Food and embroidery generally only appear as a single entity in, well, designs of embroidered food. But a restaurant around the corner from us has employed the tagline “Food embroidered with imagination” to describe its offerings, which I thought was a nice turn of phrase used in a slightly unusual context. The words caught my eye immediately when the restaurant first opened – they fitted in well with the overall look and feel of the place – and I’ve had some tasty meals there since, so am happy to give credence to the way the owners have chosen to describe their menu. The restaurant is Possum’s in Parkhurst, here in Johannesburg – a comfortingly cluttered deli and restaurant that is not only inviting, but also lives up to its promise of food with that little something extra. 
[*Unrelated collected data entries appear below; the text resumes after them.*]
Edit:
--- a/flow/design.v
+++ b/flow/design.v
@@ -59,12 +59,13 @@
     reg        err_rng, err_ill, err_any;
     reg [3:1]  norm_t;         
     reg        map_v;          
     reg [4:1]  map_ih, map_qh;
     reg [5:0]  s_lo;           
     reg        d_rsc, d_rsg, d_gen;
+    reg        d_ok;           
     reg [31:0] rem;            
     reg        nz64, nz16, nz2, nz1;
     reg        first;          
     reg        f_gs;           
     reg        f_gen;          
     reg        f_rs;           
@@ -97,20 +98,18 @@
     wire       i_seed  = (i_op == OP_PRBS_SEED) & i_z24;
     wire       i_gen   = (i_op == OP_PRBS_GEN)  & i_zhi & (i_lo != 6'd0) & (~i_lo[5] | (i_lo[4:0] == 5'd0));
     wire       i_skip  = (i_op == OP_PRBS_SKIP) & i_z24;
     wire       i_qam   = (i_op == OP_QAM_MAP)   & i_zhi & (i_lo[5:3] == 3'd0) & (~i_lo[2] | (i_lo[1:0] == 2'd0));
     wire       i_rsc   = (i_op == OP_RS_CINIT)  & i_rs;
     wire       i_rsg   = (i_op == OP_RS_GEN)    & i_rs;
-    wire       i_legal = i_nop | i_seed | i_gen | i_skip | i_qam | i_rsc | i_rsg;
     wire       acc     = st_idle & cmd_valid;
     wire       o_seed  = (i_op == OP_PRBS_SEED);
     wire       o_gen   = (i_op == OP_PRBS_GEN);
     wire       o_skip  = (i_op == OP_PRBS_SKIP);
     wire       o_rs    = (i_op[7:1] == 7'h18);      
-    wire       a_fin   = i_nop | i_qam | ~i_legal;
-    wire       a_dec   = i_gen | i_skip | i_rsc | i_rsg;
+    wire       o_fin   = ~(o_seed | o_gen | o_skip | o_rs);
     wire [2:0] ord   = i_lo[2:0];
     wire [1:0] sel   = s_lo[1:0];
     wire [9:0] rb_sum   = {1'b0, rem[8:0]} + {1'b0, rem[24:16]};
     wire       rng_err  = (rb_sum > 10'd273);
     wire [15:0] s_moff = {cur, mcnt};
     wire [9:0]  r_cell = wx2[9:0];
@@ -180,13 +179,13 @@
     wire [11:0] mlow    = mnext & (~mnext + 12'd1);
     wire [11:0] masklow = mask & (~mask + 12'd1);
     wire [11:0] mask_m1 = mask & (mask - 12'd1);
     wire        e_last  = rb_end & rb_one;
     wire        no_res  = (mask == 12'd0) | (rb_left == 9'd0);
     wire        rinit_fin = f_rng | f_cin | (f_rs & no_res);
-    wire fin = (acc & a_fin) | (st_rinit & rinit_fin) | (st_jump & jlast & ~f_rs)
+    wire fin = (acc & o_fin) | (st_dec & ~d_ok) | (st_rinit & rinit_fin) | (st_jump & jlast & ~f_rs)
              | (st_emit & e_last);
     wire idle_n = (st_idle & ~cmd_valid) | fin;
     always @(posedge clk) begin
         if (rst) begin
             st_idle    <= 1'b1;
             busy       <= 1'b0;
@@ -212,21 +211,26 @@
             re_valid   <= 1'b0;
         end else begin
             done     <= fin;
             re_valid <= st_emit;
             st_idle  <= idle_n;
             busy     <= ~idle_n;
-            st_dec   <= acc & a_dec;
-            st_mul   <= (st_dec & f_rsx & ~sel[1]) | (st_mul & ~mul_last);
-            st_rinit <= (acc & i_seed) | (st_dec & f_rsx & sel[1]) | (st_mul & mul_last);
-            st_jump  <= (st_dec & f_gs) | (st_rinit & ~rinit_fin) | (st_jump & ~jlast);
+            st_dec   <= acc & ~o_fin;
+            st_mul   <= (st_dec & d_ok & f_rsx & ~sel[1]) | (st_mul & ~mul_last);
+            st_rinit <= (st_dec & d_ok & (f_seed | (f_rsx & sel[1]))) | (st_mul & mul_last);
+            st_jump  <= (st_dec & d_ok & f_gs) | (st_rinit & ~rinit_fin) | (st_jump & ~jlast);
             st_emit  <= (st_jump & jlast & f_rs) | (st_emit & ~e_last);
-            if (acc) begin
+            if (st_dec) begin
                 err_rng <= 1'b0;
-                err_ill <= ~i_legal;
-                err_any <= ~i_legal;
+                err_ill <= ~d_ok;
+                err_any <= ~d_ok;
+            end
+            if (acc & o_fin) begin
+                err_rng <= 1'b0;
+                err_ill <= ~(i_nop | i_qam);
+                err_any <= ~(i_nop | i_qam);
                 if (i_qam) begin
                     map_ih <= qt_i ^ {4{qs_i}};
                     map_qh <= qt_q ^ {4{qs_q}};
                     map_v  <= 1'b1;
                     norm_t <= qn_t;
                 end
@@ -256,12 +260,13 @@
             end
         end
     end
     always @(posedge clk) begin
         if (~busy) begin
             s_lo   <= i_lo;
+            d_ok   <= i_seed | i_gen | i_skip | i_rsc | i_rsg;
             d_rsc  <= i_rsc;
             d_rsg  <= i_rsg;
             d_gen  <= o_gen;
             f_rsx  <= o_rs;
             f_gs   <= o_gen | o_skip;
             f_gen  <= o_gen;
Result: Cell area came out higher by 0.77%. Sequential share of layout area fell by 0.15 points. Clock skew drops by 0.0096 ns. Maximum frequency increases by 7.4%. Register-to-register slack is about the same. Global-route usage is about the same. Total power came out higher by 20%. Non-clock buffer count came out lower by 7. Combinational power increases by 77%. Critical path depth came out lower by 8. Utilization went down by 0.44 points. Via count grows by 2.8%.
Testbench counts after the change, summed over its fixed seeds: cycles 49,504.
This is an optimization exercise on Yosys and OpenROAD, whose aim is small area, a short achievable clock period and few clock cycles per item, not a production implementation. In this exercise RTL edits were held to simulation tests only and were not proved equivalent to the original. Power and IR drop assume default switching activity.

$ cat design.v
module lfcore_div (
    input  wire        first,
    input  wire [5:0]  diff,
    input  wire        tgt,
    input  wire [15:0] d,
    input  wire [15:0] r,
    input  wire [5:0]  c,
    output wire [15:0] r_n,
    output wire [5:0]  c_n,
    output wire        more
);
    wire [5:0]  add = first ? diff : 6'd0;
    wire [16:0] a   = {1'b0, r} + {11'd0, add};
    wire [17:0] x   = {2'd0, r};
    wire [17:0] y   = {12'd0, add};
    wire [17:0] z   = {2'b11, ~d};
    wire [17:0] s   = x ^ y ^ z;
    wire [17:0] m   = (x & y) | (x & z) | (y & z);
    wire [17:0] b   = s + {m[16:0], 1'b1};
    assign more = !b[17];
    assign r_n  = more ? b[15:0] : a[15:0];
    assign c_n  = more ? (tgt ? c + 6'd1 : c - 6'd1) : c;
endmodule
What follows belongs to an exercise in optimizing a design on an open flow for small area, a short achievable clock period and few clock cycles per item; a production flow would make more cautious choices.
Function was checked by simulation only, so behaviour that the tests miss may differ from the original.
Power figures rest on the tool's default switching activity, not on a simulated workload.

==> v10 <==
==> flow/design.v <==
module ghost_mask (
    input  wire       clk,
    input  wire       rst,         
    input  wire       in_valid,
    output wire       in_ready,
    input  wire [7:0] in_cyc,
    input  wire       in_last,     
    input  wire [1:0] in_wsel,     
    input  wire [4:0] in_cols,     
    input  wire [7:0] in_tol,      
    output wire       out_valid,
    input  wire       out_ready,
    output wire       out_mask,
    output wire       out_last     
);
    localparam [1:0] M_IDLE = 2'd0, M_RUN = 2'd1, M_TAIL = 2'd2, M_FLUSH = 2'd3;
    function gt8;
        input [7:0] a, b;
        reg [7:0] g0, e0;
        reg [3:0] g1, e1;
        reg [1:0] g2, e2;
        integer n;
        begin
            g0 = a & ~b;
            e0 = ~(a ^ b);
            for (n = 0; n < 4; n = n + 1) begin
                g1[n] = g0[2*n+1] | (e0[2*n+1] & g0[2*n]);
                e1[n] = e0[2*n+1] & e0[2*n];
            end
            for (n = 0; n < 2; n = n + 1) begin
                g2[n] = g1[2*n+1] | (e1[2*n+1] & g1[2*n]);
                e2[n] = e1[2*n+1] & e1[2*n];
            end
            gt8 = g2[1] | (e2[1] & g2[0]);
        end
    endfunction
    function [7:0] max8;
        input [7:0] a, b;
        max8 = gt8(a, b) ? a : b;
    endfunction
    function [7:0] min8;
        input [7:0] a, b;
        min8 = gt8(a, b) ? b : a;
    endfunction
    reg       a0;
    reg [7:0] p_pix;
    reg       p_last;
    reg       in_ready_r;
    reg       waitf;       
    reg [1:0] h_r;
    reg [4:0] wm1_r;
    reg [7:0] tol_r;
    wire [3:0] sel = wm1_r[4] ? wm1_r[3:0] : 4'd0;
    reg rst_r;
    wire acc_in = in_valid && in_ready_r && !rst;
    always @(posedge clk) begin
        p_pix <= in_cyc;
        p_last <= in_last;
        a0    <= acc_in;
        rst_r <= rst;
        if (waitf) begin
            h_r   <= in_wsel;
            wm1_r <= in_cols;
            tol_r <= in_tol;
        end
    end
    reg [1:0] mode;
    reg [4:0] ncol;        
    reg [4:0] dph;         
    reg [2:0] rs;          
    reg [2:0] wb;          
    reg [1:0] vp;          
    reg [1:0] fl;          
    reg       credit_ok;      
    reg       vv, vrs, vem, vlast, vfst;
    reg [5:0] vm;
    wire first  = (mode == M_IDLE);
    wire al0    = (dph == 5'd0);                 
    wire vtick  = (mode == M_TAIL) && al0 && credit_ok;
    wire tick   = a0 || vtick;
    wire rowend = (ncol == wm1_r);
    reg  [5:0] vmask;
    reg  [5:0] wmask;
    integer b, kk;
    always @(*) begin
        for (b = 0; b < 6; b = b + 1) begin
            kk = wb - b;
            if (kk <= 0) kk = kk + 6;
            vmask[b] = (kk <= 2 * h_r) && (kk <= rs) && (kk >= vp);
            wmask[b] = a0 && (wb == b);
        end
    end
    wire last_e = vtick ? (vp == h_r && rowend) : (p_last && h_r == 2'd0);
    reg [1:0] mode_n;
    always @(*) begin
        mode_n = mode;
        if (a0) begin
            if (p_last) mode_n = (h_r == 2'd0) ? M_FLUSH : M_TAIL;
            else        mode_n = M_RUN;
        end else if (vtick) begin
            if (last_e) mode_n = M_FLUSH;
        end else if (mode == M_FLUSH && (fl == 2'd0 || (bubble && fl == 2'd1))) begin
            mode_n = M_IDLE;
        end
    end
    wire [4:0] lm1   = {1'b1, sel};              
    wire       wshort = !wm1_r[4];               
    wire [4:0] lmw   = wshort ? 5'd16 - {1'b0, wm1_r[3:0]} : 5'd0;    
    wire [4:0] dph_n = !tick ? ((dph == 5'd0) ? lm1 : dph - 5'd1) :
                       rowend ? lmw : 5'd0;
    wire [4:0] ncol_n = (mode_n == M_IDLE) ? 5'd0 : tick ? (rowend ? 5'd0 : ncol + 5'd1) : ncol;
    wire       e0n   = !(ncol_n == wm1_r && wshort);
    wire       e1n   = (dph_n == 5'd1);
    wire rdy_idle = credit_ok && (mode_n == M_IDLE);
    wire rdy_run1 = credit_ok && (mode_n == M_RUN) && e0n;
    wire rdy_run0 = credit_ok && (mode_n == M_RUN) && e1n;
    wire rdy_n = acc_in ? (!in_last && ((rdy_idle && in_cols != 5'd0) || rdy_run1)) :
                          (rdy_idle || rdy_run0);
    wire bubble = (mode == M_FLUSH) && !vv && (fl != 2'd0) && credit_ok;
    always @(posedge clk) begin
        dph <= dph_n;
        if (rst)
            in_ready_r <= 1'b0;
        else if (rst_r)
            in_ready_r <= 1'b1;
        else
            in_ready_r <= rdy_n;
        if (rst_r) begin
            mode  <= M_IDLE;
            waitf <= 1'b1;
            ncol  <= 5'd0;
            rs    <= 3'd0;
            wb    <= 3'd0;
            vp    <= 2'd0;
            fl    <= 2'd0;
        end else begin
            mode <= mode_n;
            if (acc_in)
                waitf <= 1'b0;
            ncol <= ncol_n;
            if (tick) begin
                if (rowend) begin
                    rs <= (rs == 3'd6) ? 3'd6 : rs + 3'd1;
                    wb <= (wb == 3'd5) ? 3'd0 : wb + 3'd1;
                    if (a0 && p_last) vp <= 2'd1;
                    else if (vtick)   vp <= vp + 2'd1;
                end
                if (last_e) fl <= h_r;
            end
            if (bubble) fl <= fl - 2'd1;
            if (mode_n == M_IDLE) begin
                waitf <= !acc_in;
                rs    <= 3'd0;
                wb    <= 3'd0;
                vp    <= 2'd0;
            end
        end
    end
    reg  [47:0]      s0;
    reg  [16*48-1:0] g16;
    reg  [47:0]      g1;
    reg  [2*48-1:0]  g2;
    reg  [4*48-1:0]  g4;
    reg  [8*48-1:0]  g8;
    wire [47:0] y0 = g16[16*48-1 -: 48];
    wire [47:0] y1 = sel[0] ? g1 : y0;
    wire [47:0] y2 = sel[1] ? g2[2*48-1 -: 48] : y1;
    wire [47:0] y3 = sel[2] ? g4[4*48-1 -: 48] : y2;
    wire [47:0] fb = sel[3] ? g8[8*48-1 -: 48] : y3;
    reg [5:0]  wmd;        
    reg [7:0]  rf;         
    reg        vreal;
    reg [47:0] s0_w;
    integer q;
    always @(*) begin
        for (q = 0; q < 6; q = q + 1)
            s0_w[8*q +: 8] = wmd[q] ? rf : s0[8*q +: 8];
    end
    always @(posedge clk) begin
        s0  <= fb;
        g16 <= {g16[15*48-1:0], s0_w};
        g1  <= y0;
        g2  <= {g2[47:0], y1};
        g4  <= {g4[3*48-1:0], y2};
        g8  <= {g8[7*48-1:0], y3};
    end
    always @(posedge clk) begin
        rf    <= p_pix;
        vreal <= a0;
        vm    <= vmask;
        vrs   <= (ncol == 5'd0);
        vem   <= (rs >= {1'b0, h_r});
        vlast <= last_e;
        vfst  <= first;
        if (rst_r) begin
            vv  <= 1'b0;
            wmd <= 6'd0;
        end else begin
            vv  <= tick;
            wmd <= wmask;
        end
    end
    reg [7:0] cx [0:6];
    reg [7:0] cn [0:6];
    integer e;
    always @(*) begin
        for (e = 0; e < 6; e = e + 1) begin
            cx[e] = s0[8*e +: 8] & {8{vm[e]}};
            cn[e] = s0[8*e +: 8] | {8{!vm[e]}};
        end
        cx[6] = rf & {8{vreal}};
        cn[6] = rf | {8{!vreal}};
    end
    wire [7:0] vmax = max8(max8(max8(cx[0], cx[1]), max8(cx[2], cx[3])),
                           max8(max8(cx[4], cx[5]), cx[6]));
    wire [7:0] vmin = min8(min8(min8(cn[0], cn[1]), min8(cn[2], cn[3])),
                           min8(min8(cn[4], cn[5]), cn[6]));
    reg [7:0] hmax [1:6];
    reg [7:0] hmin [1:6];
    reg [5:1] hrs;
    reg [3:1] hem;
    reg [3:1] hlast;
    wire      shift = vv || bubble;
    wire [5:0] rsn = {hrs[5:1], !vv || vrs};
    wire [3:0] emn = {hem[3:1] & {3{!(vv && vfst)}}, vv && vem};
    wire [3:0] lsn = {hlast[3:1], vv && vlast};
    integer j;
    always @(posedge clk) begin
        if (shift) begin
            hmax[1] <= vmax;
            hmin[1] <= vmin;
            for (j = 2; j < 7; j = j + 1) begin
                hmax[j] <= hmax[j - 1];
                hmin[j] <= hmin[j - 1];
            end
            hrs   <= rsn[4:0];
            hlast <= lsn[2:0];
        end
        if (rst_r)
            hem <= 3'd0;
        else if (shift)
            hem <= emn[2:0];
    end
    wire [5:0] hrs_nx = shift ? {rsn[4:0], 1'b0} : {hrs[5:1], 1'b0};
    wire [5:0] rsx    = {hrs_nx[5:1], !tick || (ncol == 5'd0)};
    reg  [6:0] hv_n, hv;
    always @(*) begin
        hv_n = 7'd0;
        case (h_r)
            2'd0: hv_n[0] = 1'b1;
            2'd1: begin
                hv_n[1] = 1'b1;
                hv_n[0] = !rsx[0];
                hv_n[2] = !rsx[1];
            end
            2'd2: begin
                hv_n[2] = 1'b1;
                hv_n[1] = !rsx[1];
                hv_n[0] = !(rsx[0] || rsx[1]);
                hv_n[3] = !rsx[2];
                hv_n[4] = !(rsx[2] || rsx[3]);
            end
            default: begin
                hv_n[3] = 1'b1;
                hv_n[2] = !rsx[2];
                hv_n[1] = !(rsx[1] || rsx[2]);
                hv_n[0] = !(rsx[0] || rsx[1] || rsx[2]);
                hv_n[4] = !rsx[3];
                hv_n[5] = !(rsx[3] || rsx[4]);
                hv_n[6] = !(rsx[3] || rsx[4] || rsx[5]);
            end
        endcase
    end
    always @(posedge clk) hv <= hv_n;
    reg [7:0] dx [1:6];
    reg [7:0] dn [1:6];
    integer m;
    always @(*) begin
        for (m = 1; m < 7; m = m + 1) begin
            dx[m] = hmax[m] & {8{hv[m]}};
            dn[m] = hmin[m] | {8{!hv[m]}};
        end
    end
    wire [7:0] qmax = max8(max8(max8(dx[1], dx[2]), dx[3]), max8(max8(dx[4], dx[5]), dx[6]));
    wire [7:0] qmin = min8(min8(min8(dn[1], dn[2]), dn[3]), min8(min8(dn[4], dn[5]), dn[6]));
    wire [7:0] wmax = max8(qmax, vmax & {8{hv[0]}});
    wire [7:0] wmin = min8(qmin, vmin | {8{!hv[0]}});
    reg c_emit, c_last;
    always @(*) begin
        case (h_r)
            2'd0:    begin c_emit = emn[0]; c_last = lsn[0]; end
            2'd1:    begin c_emit = emn[1]; c_last = lsn[1]; end
            2'd2:    begin c_emit = emn[2]; c_last = lsn[2]; end
            default: begin c_emit = emn[3]; c_last = lsn[3]; end
        endcase
    end
    reg [7:0] pmax, pmin;
    reg       pv, pl;
    always @(posedge clk) begin
        pmax <= wmax;
        pmin <= wmin;
        pl   <= c_last;
        if (rst_r) pv <= 1'b0;
        else       pv <= shift && c_emit;
    end
    wire res = ({1'b0, pmax} - {1'b0, pmin}) > {1'b0, tol_r};
    localparam integer QB = 6;     
    reg [QB-1:0] bm, bl;
    reg [2:0]    wp, rp;
    reg [2:0]    bc;                
    reg          ov, om, ol;
    wire [2:0] wp_n = (wp == QB - 1) ? 3'd0 : wp + 3'd1;
    wire [2:0] rp_n = (rp == QB - 1) ? 3'd0 : rp + 3'd1;
    wire       bne  = (bc != 3'd0);
    wire       hm   = bm[rp];
    wire       hl   = bl[rp];
    wire       fr_load = bne;
    wire [2:0] bc_fr = bc + {2'd0, pv} - {2'd0, bne};
    wire [2:0] bc_hd = bc + {2'd0, pv};
    wire       free  = out_ready || !ov;
    always @(posedge clk) begin
        if (pv) begin
            bm[wp] <= res;
            bl[wp] <= pl;
        end
        if (free && fr_load) begin
            om <= hm;
            ol <= hl;
        end
        if (rst_r) begin
            wp <= 3'd0;
            rp <= 3'd0;
            bc <= 3'd0;
            ov <= 1'b0;
        end else begin
            if (pv) wp <= wp_n;
            if (free) begin
                ov <= fr_load;
                if (fr_load) rp <= rp_n;
                bc <= bc_fr;
            end else begin
                bc <= bc_hd;
            end
            if (rst) ov <= 1'b0;
        end
    end
    always @(*) credit_ok = ({1'b0, bc} + {3'd0, ov}) <= 4'd2;
    assign in_ready  = in_ready_r;
    assign out_valid = ov;
    assign out_mask  = om;
    assign out_last  = ol;
endmodule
Falling back on that old adage of things always happening in threes, I’m guessing this’ll be the last of my embroidery spotting for a while. Or at least until I come across the next bout of instances that fall into my mental category of Features a Reference to Hand Embroidery.

2 comments:

Anonymous said...

Apesar da tradução "manca" do Google, adorei seu texto... a descrição do primeiro livro é muito bonita. e, quanto ao restaurante, fico imaginando que tipo de bordados seus donos gostam de fazer para associar comida a bordado...
Um abraço!

Egléa

Anonymous said...

I do that too - the last time was while watching the film "The Hobbit". We saw it in IMAX 3D and as Bilbo sat in his armchair I was suddenly pulled out of the story by the sight of the beautiful vintage cutwork chairback behind his head, made sharp and stunning by the IMAX extra frames per second. You're not alone!